The Pontiff said this is “especially important in the light of events in England this summer.”
In early August, there were four days of rioting, looting and arson in several areas of London and in other places in England. Five people were killed in the violence, and more than 3,000 people were later arrested.
Benedict XVI observed: “When policies do not presume or promote objective values, the resulting moral relativism, instead of leading to a society that is free, fair, just and compassionate, tends instead to produce frustration, despair, selfishness and a disregard for the life and liberty of others. Policy makers are therefore right to look urgently for ways to uphold excellence in education, to promote social opportunity and economic mobility, to examine ways to favor long-term employment and to spread wealth much more fairly and broadly throughout society.”

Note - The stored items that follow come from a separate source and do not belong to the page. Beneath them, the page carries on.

`src/rtl/mux_sel_pkg.sv`:
```
// Shared definitions for the round-robin mux-select arbiter.
//   N_DEFAULT     : default number of requesters (mux inputs)
//   BURST_DEFAULT : default number of accepted beats per grant before rotation
//   arb_state_t   : arbiter FSM state (IDLE = nothing granted, GRANT = sel/gnt valid)
package mux_sel_pkg;

   localparam int N_DEFAULT     = 4;
   localparam int BURST_DEFAULT = 4;

   typedef enum logic {
      IDLE  = 1'b0,
      GRANT = 1'b1
   } arb_state_t;

endpackage

```
`src/rtl/rr_priority_pick.sv`:
```
// Combinational round-robin pick.
// Ports:
//   i_req : per-requester request vector
//   i_ptr : index of the last granted requester (search starts just after it)
//   o_any : at least one request is set
//   o_idx : first set request found scanning i_ptr+1, i_ptr+2, ... modulo N
module rr_priority_pick
   import mux_sel_pkg::*;
#(
   parameter  int N    = N_DEFAULT,
   localparam int SELW = $clog2(N)
) (
   input  logic [N-1:0]    i_req,
   input  logic [SELW-1:0] i_ptr,
   output logic            o_any,
   output logic [SELW-1:0] o_idx
);

   logic [SELW-1:0] w_start;
   logic [N-1:0]    w_rot;
   logic [SELW-1:0] w_off;

   // The scan begins one past the last winner. Because N is a power of two,
   // SELW-bit arithmetic wraps modulo N for free.
   assign w_start = i_ptr + SELW'(1);

   // Rotate the request vector so that position 0 is the highest-priority slot.
   always_comb begin
      w_rot = '0;
      for (int i = 0; i < N; i++) begin
         w_rot[i] = i_req[w_start + SELW'(i)];
      end
   end

   // Priority-encode the rotated vector: scanning downward lets the lowest
   // set bit overwrite any higher one, so the nearest requester wins.
   always_comb begin
      w_off = '0;
      for (int i = N - 1; i >= 0; i--) begin
         if (w_rot[i]) begin
            w_off = SELW'(i);
         end
      end
   end

   // Undo the rotation to get back to a real requester index.
   assign o_any = |i_req;
   assign o_idx = w_start + w_off;

endmodule

```
`src/rtl/mux_sel_rr_arbiter.sv`:
```
// Round-robin arbiter driving the select of a downstream N:1 mux.
// A grant is held for up to BURST accepted beats (or until the owner drops
// its request on an accepted beat), then the pointer rotates. All outputs
// are registered so the mux select never glitches.
// Ports:
//   clk       : clock, rising edge
//   rst_n     : asynchronous active-low reset
//   req       : per-requester level-sensitive request
//   out_ready : downstream accepts the current beat
//   sel       : mux select (index of granted requester)
//   gnt       : one-hot grant, gnt[sel] while out_valid, otherwise zero
//   out_valid : sel/gnt are valid, mux output is meaningful
module mux_sel_rr_arbiter
   import mux_sel_pkg::*;
#(
   parameter  int N     = N_DEFAULT,
   parameter  int BURST = BURST_DEFAULT,
   localparam int SELW  = $clog2(N)
) (
   input  logic            clk,
   input  logic            rst_n,
   input  logic [N-1:0]    req,
   input  logic            out_ready,
   output logic [SELW-1:0] sel,
   output logic [N-1:0]    gnt,
   output logic            out_valid
);

   localparam int BEATW = $clog2(BURST + 1);

   arb_state_t       r_state;
   logic [SELW-1:0]  r_sel;
   logic [N-1:0]     r_gnt;
   logic             r_valid;
   logic [SELW-1:0]  r_ptr;
   logic [BEATW-1:0] r_beatCnt;

   arb_state_t       w_nextState;
   logic [SELW-1:0]  w_nextSel;
   logic [N-1:0]     w_nextGnt;
   logic             w_nextValid;
   logic [SELW-1:0]  w_nextPtr;
   logic [BEATW-1:0] w_nextBeat;

   logic             w_accept;
   logic             w_lastBeat;
   logic             w_rotate;
   logic [SELW-1:0]  w_pickPtr;
   logic             w_pickAny;
   logic [SELW-1:0]  w_pickIdx;

   // A beat ends the grant when the burst is used up or the owner has let go.
   // The rotation search must start after the current owner, which is exactly
   // what ptr will become, so the picker is fed r_sel directly while granting.
   assign w_accept   = r_valid & out_ready;
   assign w_lastBeat = (r_beatCnt == BEATW'(BURST - 1)) | ~req[r_sel];
   assign w_rotate   = (r_state == GRANT) & w_accept & w_lastBeat;
   assign w_pickPtr  = (r_state == GRANT) ? r_sel : r_ptr;

   rr_priority_pick #(
      .N (N)
   ) u_pick (
      .i_req (req),
      .i_ptr (w_pickPtr),
      .o_any (w_pickAny),
      .o_idx (w_pickIdx)
   );

   // State and datapath registers. Reset puts ptr on the last index so that
   // requester 0 has top priority coming out of reset.
   always_ff @(posedge clk or negedge rst_n) begin
      if (!rst_n) begin
         r_state   <= IDLE;
         r_sel     <= '0;
         r_gnt     <= '0;
         r_valid   <= 1'b0;
         r_ptr     <= SELW'(N - 1);
         r_beatCnt <= '0;
      end else begin
         r_state   <= w_nextState;
         r_sel     <= w_nextSel;
         r_gnt     <= w_nextGnt;
         r_valid   <= w_nextValid;
         r_ptr     <= w_nextPtr;
         r_beatCnt <= w_nextBeat;
      end
   end

   // Next-state logic: leave IDLE as soon as anyone asks; leave GRANT only when
   // a rotation finds nobody to hand the mux to.
   always_comb begin
      w_nextState = r_state;
      unique case (r_state)
         IDLE: begin
            if (w_pickAny) begin
               w_nextState = GRANT;
            end
         end
         GRANT: begin
            if (w_rotate && !w_pickAny) begin
               w_nextState = IDLE;
            end
         end
         default: w_nextState = IDLE;
      endcase
   end

   // Next values of the registered outputs and counters. While backpressured
   // everything holds, even if the owner drops its request: a valid beat is
   // never retracted. On rotation the new winner is loaded on the same edge,
   // so there is no idle bubble between back-to-back grants.
   always_comb begin
      w_nextSel   = r_sel;
      w_nextGnt   = r_gnt;
      w_nextValid = r_valid;
      w_nextPtr   = r_ptr;
      w_nextBeat  = r_beatCnt;
      unique case (r_state)
         IDLE: begin
            w_nextGnt   = '0;
            w_nextValid = 1'b0;
            if (w_pickAny) begin
               w_nextSel   = w_pickIdx;
               w_nextGnt   = {{(N - 1){1'b0}}, 1'b1} << w_pickIdx;
               w_nextValid = 1'b1;
               w_nextBeat  = '0;
            end
         end
         GRANT: begin
            if (w_accept) begin
               if (w_lastBeat) begin
                  w_nextPtr = r_sel;
                  if (w_pickAny) begin
                     w_nextSel   = w_pickIdx;
                     w_nextGnt   = {{(N - 1){1'b0}}, 1'b1} << w_pickIdx;
                     w_nextValid = 1'b1;
                     w_nextBeat  = '0;
                  end else begin
                     w_nextGnt   = '0;
                     w_nextValid = 1'b0;
                     w_nextBeat  = '0;
                  end
               end else begin
                  w_nextBeat = r_beatCnt + BEATW'(1);
               end
            end
         end
         default: begin
            w_nextGnt   = '0;
            w_nextValid = 1'b0;
         end
      endcase
   end

   assign sel       = r_sel;
   assign gnt       = r_gnt;
   assign out_valid = r_valid;

endmodule

```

The Pope added that the “essential values” of society should be fostered through “the defense of life and of the family, the sound moral education of the young, and a fraternal regard for the poor and the weak,” saying this would “surely help to rebuild a positive sense of one’s duty, in charity, towards friends and strangers alike in the local community.”
Benedict XVI also voiced support for Prime Minister David Cameron’s recent announcement of his intention to ring-fence Great Britain’s aid budget.
He said that sustaining the world’s poor is a “worthy goal” since they are “our brothers and sisters, of equal dignity and worth and deserving of our respect in every way.”
The Pope also said that such aid benefits rich countries, in that it creates economic markets and also fosters “mutual respect, solidarity, and above all peace through prosperity for all the world’s peoples.”
Also in regard to peace, the Bishop of Rome noted Queen Elizabeth’s visit to Ireland in May, saying it was “an important milestone in the process of reconciliation that is happily becoming ever more firmly established in Northern Ireland.”
The Pope also proposed Blessed John Henry Newman as a resource for those “searching for solutions to the political, economic and social questions of our age.”
The Holy Father recalled that the beatification of Cardinal Newman was one of the motives for his state visit to the United Kingdom a year ago, a beatification that was “a personal wish fulfilled,” he said.
“I remain convinced,” the Pontiff stated, “of the relevance of Newman’s insights regarding society, as the United Kingdom, Europe and the West in general today face challenges that he identified with remarkable prophetic clarity.”